- [SUPPLIED MATERIAL]
[src/rtl/ixc_xfer_pkg.sv]
// Shared types and helpers for the wide transfer arbiter.
// Holds the FSM encoding and the round-robin pick function.
package ixc_xfer_pkg;

   localparam int DW_DEFAULT = 288;
   localparam int N_MAX      = 8;

   typedef enum logic {
      IDLE = 1'b0,
      LOCK = 1'b1
   } state_t;

   // First set bit searching ptr+1, ptr+2, ... modulo n.
   function automatic logic [2:0] rr_pick(
      input logic [N_MAX-1:0] valid,
      input logic [2:0]       ptr,
      input int               n
   );
      logic [2:0] idx;
      logic       found;
      int         j;
      idx   = '0;
      found = 1'b0;
      for (int k = 1; k <= N_MAX; k++) begin
         j = (int'(ptr) + k) % n;
         if (k <= n && !found && valid[j]) begin
            idx   = 3'(j);
            found = 1'b1;
         end
      end
      return idx;
   endfunction

endpackage

[src/rtl/ixc_wide_xfer_arb_rr_pick.sv]
// Combinational round-robin priority encoder.
// Thin N_REQ-parametrised wrapper around the package pick function.
module ixc_rr_pick
   import ixc_xfer_pkg::*;
#(
   parameter int N_REQ = 4,
   parameter int IDW   = 2
) (
   input  logic [N_REQ-1:0] valid,
   input  logic [IDW-1:0]   ptr,
   output logic [IDW-1:0]   idx,
   output logic             any
);

   assign idx = IDW'(rr_pick(N_MAX'(valid), 3'(ptr), N_REQ));
   assign any = |valid;

endmodule

[src/rtl/ixc_wide_xfer_arb.sv]
// Round-robin burst arbiter sharing one wide datapath.
// Grant is held for a whole burst; output is a one-entry register stage.
module ixc_wide_xfer_arb
   import ixc_xfer_pkg::*;
#(
   parameter int N_REQ = 4,
   parameter int DW    = DW_DEFAULT,
   parameter int IDW   = 2
) (
   input  logic                clk,
   input  logic                rst,
   input  logic [N_REQ-1:0]    req_valid,
   input  logic [N_REQ*DW-1:0] req_data,
   input  logic [N_REQ-1:0]    req_last,
   output logic [N_REQ-1:0]    req_ready,
   output logic                out_valid,
   output logic [DW-1:0]       out_data,
   output logic                out_last,
   output logic [IDW-1:0]      out_id,
   input  logic                out_ready,
   output logic                busy
);

   state_t         state;
   state_t         state_nxt;
   logic [IDW-1:0] rr_ptr;
   logic [IDW-1:0] gnt_id;
   logic [IDW-1:0] pick_id;
   logic           pick_any;
   logic           stage_free;
   logic           accept;
   logic           gnt_valid;
   logic           gnt_last;
   logic [DW-1:0]  gnt_data;
   logic [DW-1:0]  data_arr [N_REQ];

   for (genvar i = 0; i < N_REQ; i++) begin : g_unpack
      assign data_arr[i] = req_data[i*DW +: DW];
   end

   ixc_rr_pick #(
      .N_REQ (N_REQ),
      .IDW   (IDW)
   ) u_pick (
      .valid (req_valid),
      .ptr   (rr_ptr),
      .idx   (pick_id),
      .any   (pick_any)
   );

   assign gnt_valid  = req_valid[gnt_id];
   assign gnt_last   = req_last[gnt_id];
   assign gnt_data   = data_arr[gnt_id];
   assign stage_free = !out_valid || out_ready;
   assign accept     = (state == LOCK) && gnt_valid && stage_free;

   always_ff @(posedge clk) begin
      if (rst) state <= IDLE;
      else     state <= state_nxt;
   end

   always_comb begin
      state_nxt = state;
      unique case (state)
         IDLE: if (pick_any) state_nxt = LOCK;
         LOCK: if (accept && gnt_last) state_nxt = IDLE;
         default: state_nxt = IDLE;
      endcase
   end

   always_comb begin
      req_ready = '0;
      busy      = (state == LOCK);
      if (state == LOCK) req_ready[gnt_id] = stage_free;
   end

   // Pointer moves only when a burst completes, so a stalled
   // requester keeps its grant for as long as it needs.
   always_ff @(posedge clk) begin
      if (rst) begin
         rr_ptr <= IDW'(N_REQ - 1);
         gnt_id <= '0;
      end else begin
         if (state == IDLE && pick_any) gnt_id <= pick_id;
         if (accept && gnt_last)        rr_ptr <= gnt_id;
      end
   end

   always_ff @(posedge clk) begin
      if (rst) begin
         out_valid <= 1'b0;
         out_data  <= '0;
         out_last  <= 1'b0;
         out_id    <= '0;
      end else if (accept) begin
         out_valid <= 1'b1;
         out_data  <= gnt_data;
         out_last  <= gnt_last;
         out_id    <= gnt_id;
      end else if (out_ready) begin
         out_valid <= 1'b0;
      end
   end

endmodule

[config.mk]
export PLATFORM = sky130hd
export DESIGN_NAME = ixc_wide_xfer_arb
export DESIGN_NICKNAME = d
export VERILOG_FILES = /design/src/rtl/ixc_xfer_pkg.sv /design/src/rtl/ixc_wide_xfer_arb_rr_pick.sv /design/src/rtl/ixc_wide_xfer_arb.sv
export SDC_FILE = /design/constraint.sdc
export NUM_CORES = 1
export LEC_CHECK = 0
export ABC_AREA = 1
export BUFFER_PORTS_ARGS = -buffer_cell sky130_fd_sc_hd__buf_2
export CORE_AREA = 5 5 565 567
export DETAILED_ROUTE_END_ITERATION = 16
export DIE_AREA = 0 0 570 572
export GPL_TIMING_DRIVEN = 0
export HOLD_SLACK_MARGIN = 0.06
export PLACE_DENSITY = 0.3
export SLEW_MARGIN = 20
export SYNTH_ARGS = -nofsm -noshare
export SYNTH_HDL_FRONTEND = slang
export SYNTH_SLANG_ARGS = --single-unit
[constraint.sdc]
create_clock -name clk -period 4.51 [get_ports clk]
set_input_delay 0 -clock clk [delete_from_list [all_inputs] [get_ports clk]]
set_output_delay 0 -clock clk [all_outputs]
set_load 0.005 [all_outputs]
==> flow_summary_export.csv, run 1 <==
group,metric,value,unit
run_status,status,"complete, no violations",
power,intPower,8.24,mW
route,drcViolationCount,0,
setup_path,crit_top_cell,"nand2_1",
power,switchingPower,5.75,mW
place,io_buffers,1459,
synthesis,synth_cells,2960,
floorplan,start_util,0.0574,
power,powerDensity,363,mW/mm²
synthesis,synth_edf_count,0,
clock_tree,path_clk_slew,60,ps
timing,setup_viol_count_final,0,
layout,fillers,37100,
synthesis,yosysMostFrequentCell,"nand2_1",
setup_path,slowest_delay,880,ps
global_route,antenna_found_initial,318,
synthesis,async_reset_ff_frac,0,
layout,drive_gt1_frac,0.334,
global_route,grt_usage,0.159,
floorplan,row_count,206,
setup_path,critPathBufInv,4,
route,detail_route.wl_per_cell,29.3,µm
floorplan,die-area,0.326,mm²
route,num_vias,32100,
floorplan,fp.dieW,570,µm
layout,fin_area,0.0385,mm²
setup_path,crit_start,"gnt_id[0]",
synthesis,yosys-top-cells-count,"nand2_1, nor2_1, dfxtp_1, nand3_1, a221oi_1",
place,placed_cell_area,0.0307,mm²
clock_tree,cts_sinks,297,
setup_path,end_kind,"flip-flop",
route,routed_via_density,3.43,
global_route,grt_pass1_wl,337,mm
clock_tree,clk_latency,700,ps
setup_path,worst_ep_arrival_time,4660,ps
layout,regArea,0.00595,mm²
timing,worstMarginPinSlew,1140,ps
timing,fin_tns_setup,0,ps
synthesis,synth_area_leader_cell,"dfxtp_1",
setup_path,path_delay_family,"buffers and inverters",
synthesis,ys_seq_area_frac,0.330,
synthesis,syn-cell-area,0.0180,mm²
timing,max_clock_freq,247,MHz
layout,nNetsFinal,6230,
hold_path,hold_class,"input pin to flip-flop",
clock_tree,cts_resized,0,
route,drt-initial-drc-count,2332,
setup_path,critical_path_class,"flip-flop to flip-flop",
hold_path,min_from,"req_data[115]",
floorplan,core_area,0.314,mm²
floorplan,num_io_pins,1460,
timing,min_period_over_period,0.897,
power,combPwrFrac,0.469,
timing,finClkSkew,24.3,ps
synthesis,synth.top_cell.area_share,0.330,
setup_path,cp_slowest_cell,"clkbuf_1",
global_route,grt_max_degree,12,
layout,syn_to_final_growth,114,%
floorplan,die_h,572,µm
setup_path,startpoint_type,"flip-flop",
synthesis,synth.distinct_cells,19,
timing,final-hold-violation-count,0,
clock_tree,numCtsBuffers,47,
timing,final_max_slew_viol_count,0,
power,ir_drop,0.000259,V
layout,multi_input_area,0.0108,mm²
clock_tree,cts_max_level,2,
setup_path,crit_chain,"buf_2 > clkbuf_1 > clkbuf_1 > nand3_1 > nand2_1 > a221oi_1 > dlygate4sd3_1 > nand2_1 > nand2_1 > nor2_1",
place,dp_hpwl,245,mm
clock_tree,post_cts_buffers,0,
hold_path,holdPathStages,7,
synthesis,ys_ff_latch,297,
route,routed_wl,274,mm
timing,rsz0062_at_grt,"false",
global_route,overflow,0,
global_route,grt_pass1_vias,31500,
power,clock_power_share,0.301,
clock_tree,cts-root-buf,"clkbuf_16",
place,gp_congestion,0.994,
clock_tree,postCtsHoldBufs,591,
setup_path,ff2ff_setup_slack,460,ps
power,total_power,14.0,mW
setup_path,required,5120,ps
hold_path,holdPathEnd,"out_data[115]",
clock_tree,clk_path_buf_depth,3,
synthesis,syn-num-nets,4123,
setup_path,worst_r2r_path_depth,10,
power,leakage,18.0,nW
setup_path,cp_max_fo,11,
power,seqPwrFrac,0.229,
synthesis,yosysWarningCount,0,
synthesis,synthTopCellsByArea,"dfxtp_1, nand2_1, a221oi_1, nor2_1, nand3_1",
synthesis,avgSynthCellArea,6.08,µm²
route,dr.pass1.iters,6,
synthesis,dominantRegCellSynth,"dfxtp_1",
setup_path,rr_startpoint,"gnt_id[0]",
route,antenna_left,0,
clock_tree,cts_tree,"yes",
timing,period_minus_slack,4050,ps
setup_path,r2r_end,"out_data[195]",
setup_path,cp.depth,10,
job,drv_cap,0,
power,swShare,0.411,
timing,slew_headroom,0.239,
[area by class of cell]
type,count,area share
Timing Repair Buffer,2058,0.348
Multi-Input combinational cell,2391,0.281
Sequential cell,297,0.154
Tap cell,4160,0.135
Clock buffer,65,0.0363
Buffer,258,0.0311
Clock inverter,18,0.00734
Antenna cell,87,0.00565
Inverter,14,0.00136
[worst max path at each step]
stage / slack [ps] / endpoint
2_1_floorplan: 2900 / out_data[216]
3_3_place_gp: -140 / out_data[154]
3_5_place_dp: 570 / out_data[115]
4_1_cts: 180 / out_data[155]
5_1_grt: 270 / out_data[155]
6_report: 460 / out_data[195]
[power groups by stage]
stage | registers (mW) | logic (mW) | clock network, mW
3_3_place_gp | 3.25 | 5.42 | 0
3_5_place_dp | 3.26 | 5.45 | 0
4_1_cts | 3.21 | 6.67 | 4.42
2_1_floorplan | 3.26 | 2.33 | 0
5_1_grt | 3.25 | 7.12 | 4.44
6_report | 3.21 | 6.57 | 4.21
[sequential cells by signal (all words and copies together), names as in the netlist]
register,count
out_data,288
gnt_id,2
out_id,2
rr_ptr,2
busy,1
out_last,1
out_valid,1
[layer usage]
layer,GRT usage,vias up,part of all wire
met3,0.0697,664,0.11
met4,0.0545,194,0.043
li1,-,14200,-
met2,0.269,1930,0.46
met5,0,-,0.0045
met1,0.178,15100,0.38
[cells by family after synthesis]
group           share of synthesized area
simple gates                        0.457
flops                               0.330
buf+inv                            0.0684
compound gates                      0.144
[through the flow]
stage / hold WS, ps / std cells / utilization / setup WS (ps)
floorplan: 69.1 / 2960 / - / 2900
global placement: 288 / 8579 / 0.0973 / -136
detailed placement: 287 / 8587 / 0.0979 / 575
CTS: 82.4 / 9261 / 0.122 / 181
global route: 189 / 9302 / 0.122 / 272
finish: 142 / 9348 / 0.123 / 463
[placed cells by master, fill, tap and decap left out, drive strengths merged]
master       count
nand3          297
nor2           593
clkbuf         174
bufinv           7
a221oi         288
clkinv           7
diode           87
nor3             2
o211ai           2
a21oi            5
dlygate4sd3    591
clkinvlp         4
buf           1616
o21ai            3
dfxtp          297
o21a             1
inv             14
nand4            4
a22oi            1
nand2         1195
[worst register-to-register path, cell delays in order, from the launching register on]
cell           delay (ps)
dfxtp_1               300
buf_2                 290
clkbuf_1              880
clkbuf_1              720
nand3_1               580
nand2_1               190
a221oi_1              120
dlygate4sd3_1         670
nand2_1                80
nand2_1                50
nor2_1                100
(Power assumes the default switching activity.)
==> run 2, diff against run 1 <==
CELL_PAD_IN_SITES_DETAIL_PLACEMENT = 1   (was default)
CELL_PAD_IN_SITES_GLOBAL_PLACEMENT = 2   (was default)
CORE_AREA = 5 5 562 564   (was 5 5 565 567)
DIE_AREA = 0 0 567 569   (was 0 0 570 572)
PLACE_DENSITY = 0.42   (was 0.3)
==> flow_summary_export.csv, run 2 (synthesis results as in run 1) <==
group,metric,value,unit
setup_path,end_kind,"flip-flop",
setup_path,critical_path_class,"flip-flop to flip-flop",
timing,worstMarginPinSlew,953,ps
floorplan,die_h,569,µm
layout,layout_commonest_cell,"buf_2",
setup_path,worst_ep_arrival_time,4740,ps
run_status,status,"complete, no violations",
layout,final_util,0.124,
route,detail_route.wl_per_cell,28.0,µm
power,leakage,18.0,nW
layout,drive_gt1_frac,0.332,
clock_tree,path_clk_slew,60,ps
floorplan,fp.dieW,567,µm
timing,max_clock_freq,240,MHz
global_route,antenna_found_initial,259,
floorplan,core_area,0.310,mm²
layout,final_cell_mix,"buf_2, nand2_1, dlygate4sd3_1, nor2_1",
place,dp_hpwl,230,mm
timing,rsz0062_at_grt,"false",
clock_tree,cts_max_level,2,
route,dr.pass1.iters,5,
route,drt-initial-drc-count,1888,
setup_path,cp_slowest_cell,"buf_2",
timing,slew_headroom,0.364,
setup_path,slowest_delay,780,ps
clock_tree,cts_resized,0,
layout,top_register,"out_data",
route,drcViolationCount,0,
timing,period_minus_slack,4170,ps
setup_path,required,5080,ps
clock_tree,cts-root-buf,"clkbuf_16",
timing,setup_viol_count_final,0,
setup_path,startpoint_type,"flip-flop",
global_route,grt_pass1_wl,332,mm
global_route,grt_pass1_vias,32900,
route,routed_wl,260,mm
floorplan,num_io_pins,1460,
layout,nNetsFinal,6234,
timing,finClkSkew,55.8,ps
job,drv_cap,0,
global_route,grt_max_degree,13,
setup_path,cp_max_fo,10,
clock_tree,cts_sinks,297,
layout,largest_reg_flops,288,
floorplan,start_util,0.0580,
global_route,overflow,0,
clock_tree,clk_latency,680,ps
route,num_vias,31500,
power,total_power,14.0,mW
route,antenna_left,0,
hold_path,hold_class,"input pin to flip-flop",
global_route,grt_usage,0.154,
clock_tree,cts_tree,"yes",
layout,syn_to_final_growth,113,%
setup_path,critPathBufInv,5,
route,routed_via_density,3.38,
clock_tree,numCtsBuffers,49,
timing,final_max_slew_viol_count,0,
setup_path,path_delay_family,"buffers and inverters",
floorplan,die-area,0.323,mm²
floorplan,row_count,205,
timing,final-hold-violation-count,0,
setup_path,crit_chain,"buf_2 > nor2_1 > buf_2 > buf_2 > buf_2 > nand2_1 > nand2_1 > a221oi_1 > dlygate4sd3_1 > nand2_1 > nand2_1 > nor2_1",
power,powerDensity,364,mW/mm²
power,ir_drop,0.000270,V
place,io_buffers,1459,
timing,min_period_over_period,0.925,
clock_tree,clk_path_buf_depth,3,
place,gp_congestion,0.927,
[run 2: cell count changes in the layout (fill, tap and decap cells not counted), moves of 2 or more]
cell | before | now
clkinv_2 | 5 | 7
clkbuf_2 | 15 | 13
clkinv_4 | 2 | 0
dlygate4sd3_1 | 591 | 594
clkbuf_1 | 99 | 106
diode_2 | 87 | 52
clkbuf_8 | 11 | 7
buf_2 | 1590 | 1588
[run 2: cell type report]
type | instances | area [µm²]
Inverter | 14 | 52.6
Sequential cell | 297 | 5950
Timing Repair Buffer | 2060 | 13400
Buffer | 258 | 1200
Fill cell | 38100 | 272000
Clock buffer | 68 | 1390
Multi-Input combinational cell | 2391 | 10800
Clock inverter | 19 | 269
Antenna cell | 52 | 130
Tap cell | 4140 | 5180
[run 2: worst paths after layout]
check | from | to | slack, ps | depth (start not counted)
worst max-delay path | gnt_id[0] | out_data[188] | 340 | 12
worst min-delay path | out_ready | out_valid | 220 | 5
worst max register to register | gnt_id[0] | out_data[188] | 340 | 12
worst min register to register | out_data[152] | out_data[152] | 470 | 2
[run 2: power breakdown]
group          switching (mW)  internal, mW  leakage (nW)  total (mW)
Sequential              0.218          3.00          2.44        3.21
Clock                    1.69          2.48         0.800        4.16
Combinational            3.91          2.70          14.8        6.62
[run 2: worst min-delay path: stages]
cell           delay [ps]
dlygate4sd3_1         520
buf_2                 100
nor2_1                 70
nor2_1                110
nor2_1                 40
[run 2: metrics by stage]
stage	TNS (ps)	instances	cell area, µm²	hold slack, ps	setup WS (ps)
after floorplan	0	2960	18000	69.1	2900
after CTS	0	9247	38300	111	67.7
final	0	9299	38400	217	339
after global placement	-942	8559	30500	283	-245
after global routing	0	9259	38300	195	12.0
after detailed placement	0	8566	30700	283	711
[run 2: routing by layer]
metal,GRT usage,share of wire,vias up
met4,0.0300,0.022,130
met3,0.0582,0.092,409
met5,0,0.0035,-
met1,0.189,0.42,15100
met2,0.257,0.46,1599
li1,-,-,14200
[run 2: timing repair]
item / CTS / global route
hold buffers: 594 / 0
endpoints found under the hold margin: 296 / 0
setup buffers: 0 / 0
==> run 3, diff against run 2 <==
PLACE_DENSITY = 0.36   (was 0.42)
==> flow_summary_export.csv, run 3 (synthesis results as in run 1) <==
group,metric,value,unit
layout,final_cell_mix,"buf_2, nand2_1, nor2_1, dlygate4sd3_1",
timing,min_period_over_period,0.907,
setup_path,slowest_delay,560,ps
floorplan,row_count,205,
timing,rsz0062_at_grt,"false",
job,drv_cap,0,
layout,layout_commonest_cell,"buf_2",
layout,final_util,0.124,
timing,slew_headroom,0.281,
setup_path,worst_ep_arrival_time,4710,ps
place,dp_hpwl,228,mm
setup_path,ff2ff_setup_slack,420,ps
setup_path,crit_start,"gnt_id[0]",
floorplan,core_area,0.310,mm²
place,io_buffers,1459,
setup_path,critical_path_class,"flip-flop to flip-flop",
timing,final_max_slew_viol_count,0,
clock_tree,clk_path_buf_depth,3,
route,num_vias,31100,
floorplan,die-area,0.323,mm²
route,drt-initial-drc-count,1431,
layout,largest_reg_flops,288,
clock_tree,cts_tree,"yes",
route,routed_via_density,3.35,
clock_tree,path_clk_slew,60,ps
floorplan,fp.dieW,567,µm
setup_path,required,5130,ps
timing,finClkSkew,24.8,ps
timing,max_clock_freq,245,MHz
clock_tree,clk_latency,680,ps
floorplan,start_util,0.0580,
route,routed_wl,259,mm
place,gp_congestion,0.914,
route,dr.pass1.iters,7,
timing,setup_viol_count_final,0,
timing,final-hold-violation-count,0,
setup_path,startpoint_type,"flip-flop",
layout,nNetsFinal,6230,
power,powerDensity,369,mW/mm²
setup_path,rr_startpoint,"gnt_id[0]",
route,drcViolationCount,0,
setup_path,end_kind,"flip-flop",
timing,period_minus_slack,4090,ps
setup_path,cp_max_fo,10,
global_route,antenna_found_initial,225,
floorplan,die_h,569,µm
global_route,grt_usage,0.153,
global_route,grt_max_degree,14,
power,leakage,18.0,nW
clock_tree,cts_sinks,297,
clock_tree,cts-root-buf,"clkbuf_16",
setup_path,cp_slowest_cell,"dlygate4sd3_1",
hold_path,hold_class,"input pin to flip-flop",
power,ir_drop,0.000254,V
global_route,overflow,0,
timing,worstMarginPinSlew,1080,ps
place,placed_cell_area,0.0306,mm²
route,detail_route.wl_per_cell,27.9,µm
run_status,status,"complete, no violations",
layout,syn_to_final_growth,113,%
hold_path,min_from,"req_valid[0]",
clock_tree,cts_resized,0,
layout,top_register,"out_data",
clock_tree,numCtsBuffers,49,
route,antenna_left,0,
setup_path,crit_chain,"buf_2 > nand2_1 > inv_2 > a22oi_1 > dlygate4sd3_1 > nand2_1 > dlygate4sd3_1 > nand2_1 > inv_2 > buf_6 > buf_4 > buf_2 > nor2_1 > nor2_1 > dlygate4sd3_1",
global_route,grt_pass1_vias,32500,
clock_tree,cts_max_level,2,
layout,fin_area,0.0383,mm²
layout,drive_gt1_frac,0.333,
global_route,grt_pass1_wl,331,mm
floorplan,num_io_pins,1460,
[run 3: critical path: cells and delay by family (launching register included)]
family	cells	cell delay, ps
buffers and inverters	9	3120
AND/OR/NAND/NOR	5	500
flip-flops	1	300
AO/OA/AOI/OAI	1	70
[run 3: power breakdown]
part / internal (mW) / total (mW) / switching (mW)
registers: 2.99 / 3.21 / 0.212
logic: 2.69 / 6.63 / 3.94
clock network: 2.51 / 4.30 / 1.79
total: 8.20 / 14.1 / 5.94
[run 3: final timing paths]
path,to,depth (start not counted)
setup / recovery,out_valid,15
hold / removal,gnt_id[1],8
setup reg to reg,out_valid,15
hold reg to reg,out_data[120],2
[run 3: area by class of cell]
| type | instances | area (µm²) |
|---|---|---|
| Fill cell | 37900 | 272000 |
| Timing Repair Buffer | 2056 | 13300 |
| Multi-Input combinational cell | 2391 | 10800 |
| Sequential cell | 297 | 5950 |
| Tap cell | 4140 | 5180 |
| Clock buffer | 69 | 1400 |
| Buffer | 258 | 1200 |
| Clock inverter | 22 | 304 |
| Antenna cell | 40 | 100 |
| Inverter | 14 | 52.6 |
[run 3: timing repair]
item	in CTS	in global routing
hold buffers	591	0
setup buffers	0	0
hold endpoints to repair	297	0
[run 3: metal layers]
layer	wire, µm	up-vias	track usage
met5	728	-	0
met2	123000	1475	0.265
met3	22100	395	0.0540
li1	-	14200	-
met4	5110	112	0.0241
met1	108000	15000	0.186
[run 3: per-stage QoR]
| stage | setup slack [ps] | power [mW] | TNS (ps) | hold WS [ps] | std cells |
|---|---|---|---|---|---|
| detailed placement | 714 | 8.89 | 0 | 316 | 8565 |
| CTS | 140 | 14.6 | 0 | 62.2 | 9247 |
| global route | 150 | 15.1 | 0 | 166 | 9259 |
| floorplan | 2900 | 5.59 | 0 | 69.1 | 2960 |
| finish | 421 | 14.1 | 0 | 175 | 9287 |
| global placement | -316 | 8.84 | -571 | 314 | 8559 |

- [WORK REQUEST] Lines containing the word "internal": say how many there are in the material, with no other text.

- [TASK OUTPUT] 2